Post-translational modification of the fourth component of complement. Effect of tunicamycin and amino acid analogs on the formation of the internal thiol ester and disulfide bonds.

The appearance of a functional thiol ester within murine pro-C4 (the intracellular precursor of C4) has been studied. This was assessed by testing the ability of pro-C4 molecules to undergo denaturation-dependent autolytic cleavage. In pulse-chase experiments, [35S]methionine-labeled pro-C4 does not autolyze until approximately 20 min after synthesis by peritoneal macrophages. When intact (not autolyzed) pro-C4 was examined by nonreducing gel electrophoresis, an increase in its apparent Mr was seen, with a time course similar to that for autolysis. Both the capacity to undergo autolytic cleavage and the Mr increase were inhibited by cell culture in the presence of the antibiotic tunicamycin or the threonine analog beta-hydroxynorvaline, both of which inhibit glycosylation.
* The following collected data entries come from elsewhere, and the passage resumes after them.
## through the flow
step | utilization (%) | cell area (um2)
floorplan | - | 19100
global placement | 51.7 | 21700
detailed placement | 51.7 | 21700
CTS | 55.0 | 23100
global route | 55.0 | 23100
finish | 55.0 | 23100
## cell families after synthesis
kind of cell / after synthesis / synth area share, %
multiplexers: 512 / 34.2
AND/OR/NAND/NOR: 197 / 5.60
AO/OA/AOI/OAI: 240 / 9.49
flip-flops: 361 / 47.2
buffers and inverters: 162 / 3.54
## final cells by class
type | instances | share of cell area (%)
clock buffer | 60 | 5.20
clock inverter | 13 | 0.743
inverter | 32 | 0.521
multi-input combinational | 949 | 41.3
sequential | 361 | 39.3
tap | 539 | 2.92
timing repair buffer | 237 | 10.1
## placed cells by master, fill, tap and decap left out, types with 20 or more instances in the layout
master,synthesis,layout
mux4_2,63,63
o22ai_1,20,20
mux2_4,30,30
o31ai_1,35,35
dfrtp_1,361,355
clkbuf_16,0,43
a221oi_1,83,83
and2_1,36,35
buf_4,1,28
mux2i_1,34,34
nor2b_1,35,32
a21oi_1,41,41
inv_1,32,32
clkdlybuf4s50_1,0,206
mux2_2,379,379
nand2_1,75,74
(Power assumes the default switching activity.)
**src/rtl/logic_sweep_tester_pkg.sv**
```systemverilog
// Shared types and constants for the exhaustive 5-input sweep tester.
package logic_sweep_tester_pkg;

  localparam int VEC_W   = 5;
  localparam int NUM_VEC = 32;
  localparam int NUM_F   = 4;

  // Vector bit positions: A is the MSB of the driven vector
  localparam int BIT_A = 4;
  localparam int BIT_B = 3;
  localparam int BIT_C = 2;
  localparam int BIT_D = 1;
  localparam int BIT_E = 0;

  localparam int BIT_F1 = 0;
  localparam int BIT_F2 = 1;
  localparam int BIT_F3 = 2;
  localparam int BIT_F4 = 3;

  typedef enum logic [1:0] {
    ST_IDLE,
    ST_SETTLE,
    ST_SAMPLE,
    ST_FINISH
  } state_e;

endpackage

```
**src/rtl/logic_sweep_tester_if.sv**
```systemverilog
// Control, stimulus and capture bundle between the sweep tester and its user.
interface logic_sweep_tester_if;
  import logic_sweep_tester_pkg::*;

  logic               start_i;
  logic               hold_i;
  logic [NUM_F-1:0]   f_i;
  logic [VEC_W-1:0]   vec_o;
  logic               busy_o;
  logic               done_o;
  logic [NUM_VEC-1:0] f1_map_o;
  logic [NUM_VEC-1:0] f2_map_o;
  logic [NUM_VEC-1:0] f3_map_o;
  logic [NUM_VEC-1:0] f4_map_o;
  logic               mismatch_o;
  logic [VEC_W-1:0]   mismatch_idx_o;

  modport slave (
    input  start_i, hold_i, f_i,
    output vec_o, busy_o, done_o, f1_map_o, f2_map_o, f3_map_o, f4_map_o,
           mismatch_o, mismatch_idx_o
  );

  modport master (
    output start_i, hold_i, f_i,
    input  vec_o, busy_o, done_o, f1_map_o, f2_map_o, f3_map_o, f4_map_o,
           mismatch_o, mismatch_idx_o
  );
endinterface

```
**src/rtl/logic_sweep_tester_sweep_capture.sv**
```systemverilog
// One output's minterm map: writes the sampled bit at the current vector and
// flags a disagreement with the expected map when checking is enabled.
module sweep_capture
  import logic_sweep_tester_pkg::*;
#(
  parameter logic [NUM_VEC-1:0] EXP = '0,
  parameter bit                 EN  = 1'b0
) (
  input  logic               clk,
  input  logic               rst,
  input  logic               clr_i,
  input  logic               wr_en_i,
  input  logic [VEC_W-1:0]   idx_i,
  input  logic               bit_i,
  output logic [NUM_VEC-1:0] map_o,
  output logic               mis_o
);

  logic [NUM_VEC-1:0] map_q, map_d;

  always_comb begin
    map_d = map_q;
    if (clr_i)        map_d = '0;
    else if (wr_en_i) map_d[idx_i] = bit_i;
  end

  always_ff @(posedge clk or posedge rst) begin
    if (rst) map_q <= '0;
    else     map_q <= map_d;
  end

  assign map_o = map_q;
  assign mis_o = wr_en_i && EN && (bit_i != EXP[idx_i]);

endmodule

```
**src/rtl/logic_sweep_tester.sv**
```systemverilog
// Steps all 32 input vectors through the block under test, holding each for
// SETTLE+1 cycles, and captures one truth-table map per output.
module logic_sweep_tester
  import logic_sweep_tester_pkg::*;
#(
  parameter int          SETTLE     = 2,
  parameter logic [31:0] EXP_F1     = 32'h0000_0000,
  parameter logic [31:0] EXP_F2     = 32'h0000_0000,
  parameter logic [31:0] EXP_F3     = 32'h0000_0000,
  parameter logic [31:0] EXP_F4     = 32'h0000_0000,
  parameter logic [3:0]  CHECK_MASK = 4'b0000
) (
  input logic                 clk,
  input logic                 rst,
  logic_sweep_tester_if.slave bus
);

  localparam logic [3:0] SETTLE_LAST = (SETTLE == 0) ? 4'd0 : 4'(SETTLE - 1);
  // With no settle window the FSM samples every cycle and never visits SETTLE
  localparam state_e AFTER_VEC = (SETTLE == 0) ? ST_SAMPLE : ST_SETTLE;
  localparam logic [NUM_F*NUM_VEC-1:0] EXP_ALL = {EXP_F4, EXP_F3, EXP_F2, EXP_F1};

  state_e             state_q, state_d;
  logic [VEC_W-1:0]   vec_q, vec_d;
  logic [3:0]         cnt_q, cnt_d;
  logic               mis_q, mis_d;
  logic [VEC_W-1:0]   idx_q, idx_d;
  logic               clr;
  logic               wr_en;
  logic [NUM_F-1:0]   mis_vec;
  logic [NUM_VEC-1:0] maps [NUM_F];

  always_ff @(posedge clk or posedge rst) begin
    if (rst) state_q <= ST_IDLE;
    else     state_q <= state_d;
  end

  always_comb begin
    state_d = state_q;
    vec_d   = vec_q;
    cnt_d   = cnt_q;
    clr     = 1'b0;
    wr_en   = 1'b0;
    case (state_q)
      ST_IDLE: begin
        if (bus.start_i) begin
          clr     = 1'b1;
          vec_d   = '0;
          cnt_d   = '0;
          state_d = AFTER_VEC;
        end
      end
      ST_SETTLE: begin
        if (!bus.hold_i) begin
          if (cnt_q == SETTLE_LAST) state_d = ST_SAMPLE;
          else                      cnt_d   = cnt_q + 4'd1;
        end
      end
      ST_SAMPLE: begin
        if (!bus.hold_i) begin
          wr_en = 1'b1;
          cnt_d = '0;
          if (vec_q == VEC_W'(NUM_VEC - 1)) begin
            state_d = ST_FINISH;
          end else begin
            vec_d   = vec_q + 5'd1;
            state_d = AFTER_VEC;
          end
        end
      end
      ST_FINISH: state_d = ST_IDLE;
      default:   state_d = ST_IDLE;
    endcase
  end

  // Only the first failing vector of a sweep is recorded
  always_comb begin
    mis_d = mis_q;
    idx_d = idx_q;
    if (clr) begin
      mis_d = 1'b0;
      idx_d = '0;
    end else if (wr_en && (|mis_vec) && !mis_q) begin
      mis_d = 1'b1;
      idx_d = vec_q;
    end
  end

  always_ff @(posedge clk or posedge rst) begin
    if (rst) begin
      vec_q <= '0;
      cnt_q <= '0;
      mis_q <= 1'b0;
      idx_q <= '0;
    end else begin
      vec_q <= vec_d;
      cnt_q <= cnt_d;
      mis_q <= mis_d;
      idx_q <= idx_d;
    end
  end

  for (genvar k = 0; k < NUM_F; k++) begin : g_cap
    sweep_capture #(
      .EXP (EXP_ALL[k*NUM_VEC +: NUM_VEC]),
      .EN  (CHECK_MASK[k])
    ) u_cap (
      .clk     (clk),
      .rst     (rst),
      .clr_i   (clr),
      .wr_en_i (wr_en),
      .idx_i   (vec_q),
      .bit_i   (bus.f_i[k]),
      .map_o   (maps[k]),
      .mis_o   (mis_vec[k])
    );
  end

  assign bus.vec_o          = vec_q;
  assign bus.busy_o         = (state_q == ST_SETTLE) || (state_q == ST_SAMPLE);
  assign bus.done_o         = (state_q == ST_FINISH);
  assign bus.f1_map_o       = maps[BIT_F1];
  assign bus.f2_map_o       = maps[BIT_F2];
  assign bus.f3_map_o       = maps[BIT_F3];
  assign bus.f4_map_o       = maps[BIT_F4];
  assign bus.mismatch_o     = mis_q;
  assign bus.mismatch_idx_o = idx_q;

endmodule

```
**src/flat_wrapper.sv**
```systemverilog
// flat-port wrapper written by rule: the top's interface ports become plain ports
module logic_sweep_tester_flat import logic_sweep_tester_pkg::*;
#(
  parameter int          SETTLE     = 2,
  parameter logic [31:0] EXP_F1     = 32'h0000_0000,
  parameter logic [31:0] EXP_F2     = 32'h0000_0000,
  parameter logic [31:0] EXP_F3     = 32'h0000_0000,
  parameter logic [31:0] EXP_F4     = 32'h0000_0000,
  parameter logic [3:0]  CHECK_MASK = 4'b0000
)
  (clk, rst, bus_start_i, bus_hold_i, bus_f_i, bus_vec_o, bus_busy_o, bus_done_o, bus_f1_map_o, bus_f2_map_o, bus_f3_map_o, bus_f4_map_o, bus_mismatch_o, bus_mismatch_idx_o);
  logic_sweep_tester_if bus_i ();
  input logic clk;
  input logic rst;
  input wire logic [$bits(bus_i.start_i)-1:0] bus_start_i;
  input wire logic [$bits(bus_i.hold_i)-1:0] bus_hold_i;
  input wire logic [$bits(bus_i.f_i)-1:0] bus_f_i;
  output wire logic [$bits(bus_i.vec_o)-1:0] bus_vec_o;
  output wire logic [$bits(bus_i.busy_o)-1:0] bus_busy_o;
  output wire logic [$bits(bus_i.done_o)-1:0] bus_done_o;
  output wire logic [$bits(bus_i.f1_map_o)-1:0] bus_f1_map_o;
  output wire logic [$bits(bus_i.f2_map_o)-1:0] bus_f2_map_o;
  output wire logic [$bits(bus_i.f3_map_o)-1:0] bus_f3_map_o;
  output wire logic [$bits(bus_i.f4_map_o)-1:0] bus_f4_map_o;
  output wire logic [$bits(bus_i.mismatch_o)-1:0] bus_mismatch_o;
  output wire logic [$bits(bus_i.mismatch_idx_o)-1:0] bus_mismatch_idx_o;
  assign bus_i.start_i = bus_start_i;
  assign bus_i.hold_i = bus_hold_i;
  assign bus_i.f_i = bus_f_i;
  assign bus_vec_o = bus_i.vec_o;
  assign bus_busy_o = bus_i.busy_o;
  assign bus_done_o = bus_i.done_o;
  assign bus_f1_map_o = bus_i.f1_map_o;
  assign bus_f2_map_o = bus_i.f2_map_o;
  assign bus_f3_map_o = bus_i.f3_map_o;
  assign bus_f4_map_o = bus_i.f4_map_o;
  assign bus_mismatch_o = bus_i.mismatch_o;
  assign bus_mismatch_idx_o = bus_i.mismatch_idx_o;
  logic_sweep_tester #(.SETTLE(SETTLE), .EXP_F1(EXP_F1), .EXP_F2(EXP_F2), .EXP_F3(EXP_F3), .EXP_F4(EXP_F4), .CHECK_MASK(CHECK_MASK)) u_core (.clk(clk), .rst(rst), .bus(bus_i));
endmodule
```
--- src/rtl/cpu_ctrl_fsm.sv ---
// Multi-cycle CPU control unit: fetch over the bus, latch IR, then sequence the datapath
// selects/strobes through decode, execute, memory and writeback with bus timeout tracking.
//   state      | meaning
//   IDLE       | parked, waiting for RUN
//   FETCH_REQ  | bus read request at PC
//   FETCH_WAIT | waiting for instruction word
//   DECODE     | PC+4, dispatch on opcode
//   EXEC       | JMP: load PC from ALU
//   MEM_REQ    | LW/SW bus request at ALU address
//   MEM_WAIT   | waiting for LW data / SW completion
//   WB         | regfile write
//   HALTED     | HALT retired, waiting for RUN low
//   ERROR      | illegal opcode or bus timeout, sticky
module cpu_ctrl_fsm #(
    parameter int unsigned TIMEOUT = 64,
    parameter int unsigned CNT_W   = 32
) (
    input  logic             clk,
    input  logic             rst_n,
    input  logic             RUN,
    input  logic [31:0]      rdata,
    input  logic             rdata_valid,
    input  logic             write_done,
    output logic             start_transaction,
    output logic             mode_BUS,
    output logic [1:0]       addr_CS,
    output logic [2:0]       data_CS,
    output logic [1:0]       PC_CS,
    output logic             PC_mode,
    output logic             PC_EN,
    output logic [1:0]       ALU_CS,
    output logic             ALU_mode,
    output logic [2:0]       reg_CS,
    output logic             reg_wen,
    output logic [4:0]       reg_raddr1,
    output logic [4:0]       reg_raddr2,
    output logic [4:0]       reg_waddr,
    output logic [31:0]      IM,
    output logic             halted,
    output logic             error,
    output logic [1:0]       err_code,
    output logic [CNT_W-1:0] instr_count
);
    localparam int unsigned TO_W = (TIMEOUT > 2) ? $clog2(TIMEOUT) : 1;
    localparam logic [TO_W-1:0] TO_LAST = TO_W'((TIMEOUT > 0) ? TIMEOUT - 1 : 0);

    localparam logic [3:0] OP_NOP  = 4'h0;
    localparam logic [3:0] OP_ADD  = 4'h1;
    localparam logic [3:0] OP_SUB  = 4'h2;
    localparam logic [3:0] OP_ADDI = 4'h3;
    localparam logic [3:0] OP_LW   = 4'h4;
    localparam logic [3:0] OP_SW   = 4'h5;
    localparam logic [3:0] OP_JMP  = 4'h6;
    localparam logic [3:0] OP_LI   = 4'h7;
    localparam logic [3:0] OP_HALT = 4'hF;

    typedef enum logic [3:0] {
        IDLE, FETCH_REQ, FETCH_WAIT, DECODE, EXEC,
        MEM_REQ, MEM_WAIT, WB, HALTED, ERROR
    } state_t;

    state_t           state_q, state_d;
    logic [31:0]      ir_q, ir_d;
    logic [TO_W-1:0]  to_q, to_d;
    logic [1:0]       err_q, err_d;
    logic [CNT_W-1:0] icnt_q, icnt_d;
    logic [3:0]       op;
    logic             to_expired;
    logic             mem_resp;
    logic             boundary;
    logic             retire;

    assign op         = ir_q[31:28];
    assign to_expired = (TIMEOUT != 0) && (to_q == TO_LAST);
    assign mem_resp   = (op == OP_SW) ? write_done : rdata_valid;

    always_ff @(posedge clk) begin
        if (!rst_n) begin
            state_q <= IDLE;
            ir_q    <= '0;
            to_q    <= '0;
            err_q   <= '0;
            icnt_q  <= '0;
        end else begin
            state_q <= state_d;
            ir_q    <= ir_d;
            to_q    <= to_d;
            err_q   <= err_d;
            icnt_q  <= icnt_d;
        end
    end

    always_comb begin
        state_d  = state_q;
        ir_d     = ir_q;
        to_d     = to_q;
        err_d    = err_q;
        icnt_d   = icnt_q;
        boundary = 1'b0;
        retire   = 1'b0;
        unique case (state_q)
            IDLE:       if (RUN) state_d = FETCH_REQ;
            FETCH_REQ: begin
                state_d = FETCH_WAIT;
                to_d    = '0;
            end
            FETCH_WAIT: begin
                if (rdata_valid) begin
                    ir_d    = rdata;
                    state_d = DECODE;
                end else if (to_expired) begin
                    state_d = ERROR;
                    err_d   = 2'd2;
                end else begin
                    to_d = to_q + TO_W'(1);
                end
            end
            DECODE: begin
                case (op)
                    OP_NOP: begin
                        retire   = 1'b1;
                        boundary = 1'b1;
                    end
                    OP_ADD, OP_SUB, OP_ADDI, OP_LI: state_d = WB;
                    OP_LW, OP_SW:                   state_d = MEM_REQ;
                    OP_JMP:                         state_d = EXEC;
                    OP_HALT: begin
                        retire  = 1'b1;
                        state_d = HALTED;
                    end
                    default: begin
                        state_d = ERROR;
                        err_d   = 2'd1;
                    end
                endcase
            end
            EXEC, WB: begin
                retire   = 1'b1;
                boundary = 1'b1;
            end
            MEM_REQ: begin
                state_d = MEM_WAIT;
                to_d    = '0;
            end
            MEM_WAIT: begin
                // A response in the final timeout cycle still completes the access.
                if (mem_resp) begin
                    if (op == OP_SW) begin
                        retire   = 1'b1;
                        boundary = 1'b1;
                    end else begin
                        state_d = WB;
                    end
                end else if (to_expired) begin
                    state_d = ERROR;
                    err_d   = 2'd2;
                end else begin
                    to_d = to_q + TO_W'(1);
                end
            end
            HALTED:     if (!RUN) state_d = IDLE;
            ERROR:      state_d = ERROR;
            default:    state_d = IDLE;
        endcase
        if (boundary) state_d = RUN ? FETCH_REQ : IDLE;
        if (retire)   icnt_d  = icnt_q + CNT_W'(1);
    end

    always_comb begin
        start_transaction = 1'b0;
        mode_BUS          = 1'b0;
        addr_CS           = 2'd0;
        data_CS           = 3'd0;
        PC_CS             = 2'd0;
        PC_mode           = 1'b0;
        PC_EN             = 1'b0;
        ALU_CS            = 2'd0;
        ALU_mode          = 1'b0;
        reg_CS            = 3'd0;
        reg_wen           = 1'b0;
        if (state_q inside {DECODE, EXEC, MEM_REQ, MEM_WAIT, WB}) begin
            if (op inside {OP_ADD, OP_SUB, OP_ADDI, OP_LW, OP_SW, OP_JMP}) ALU_CS = 2'd2;
            ALU_mode = (op == OP_SUB);
        end
        case (state_q)
            FETCH_REQ: begin
                start_transaction = 1'b1;
                addr_CS           = 2'd3;
            end
            FETCH_WAIT: addr_CS = 2'd3;
            DECODE:     PC_EN = 1'b1;
            EXEC: begin
                PC_EN   = 1'b1;
                PC_mode = 1'b1;
                PC_CS   = 2'd0;
            end
            MEM_REQ, MEM_WAIT: begin
                start_transaction = (state_q == MEM_REQ);
                addr_CS           = 2'd0;
                mode_BUS          = (op == OP_SW);
                data_CS           = 3'd2;
            end
            WB: begin
                reg_wen = 1'b1;
                if (op == OP_LI)      reg_CS = 3'd4;
                else if (op == OP_LW) reg_CS = 3'd5;
                else                  reg_CS = 3'd0;
            end
            default: ;
        endcase
    end

    assign reg_raddr1  = ir_q[22:18];
    assign reg_raddr2  = ir_q[17:13];
    assign reg_waddr   = ir_q[27:23];
    assign IM          = {{19{ir_q[12]}}, ir_q[12:0]};
    assign halted      = (state_q == HALTED);
    assign error       = (state_q == ERROR);
    assign err_code    = err_q;
    assign instr_count = icnt_q;

endmodule
[config.mk]
export PLATFORM = sky130hd
export DESIGN_NAME = bft_leaf_tx
export DESIGN_NICKNAME = d
export VERILOG_FILES = /design/src/rtl/bft_pkg.sv /design/src/rtl/bft_leaf_fifo.sv /design/src/rtl/bft_leaf_tx.sv
export SDC_FILE = /design/constraint.sdc
export NUM_CORES = 1
export LEC_CHECK = 0
export ABC_AREA = 1
export CAP_MARGIN = 0
export CORE_MARGIN = 3
export CORE_UTILIZATION = 40
export CTS_CLUSTER_DIAMETER = 80
export DETAILED_ROUTE_END_ITERATION = 10
export GPL_TIMING_DRIVEN = 0
export PLACE_DENSITY = 0.66
export SETUP_SLACK_MARGIN = 0.15
export SLEW_MARGIN = 10
export SYNTH_ARGS = -nofsm -noshare
export SYNTH_HDL_FRONTEND = slang
export SYNTH_SLANG_ARGS = --single-unit
[constraint.sdc]
create_clock -name clk -period 9 [get_ports clk]
set_input_delay 1.8 -clock clk [delete_from_list [all_inputs] [get_ports clk]]
set_output_delay 1.8 -clock clk [all_outputs]
set_load 0.1 [all_outputs]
Upon isolation from tunicamycin- or hydroxynorvaline-treated cells, pro-C4 associates with other cell constituents, probably via disulfide bonds. This phenomenon is not seen with the mature (high Mr) form of pro-C4 in control cultures, and can be prevented if the cells are lysed in the presence of a sulfhydryl reagent such as iodoacetamide. These data suggest that the post-translational modification of pro-C4 includes the acquisition of a disulfide-stabilized conformation with a greater apparent Mr. This conformation, along with an intact thiol ester, is necessary for autolytic cleavage to occur.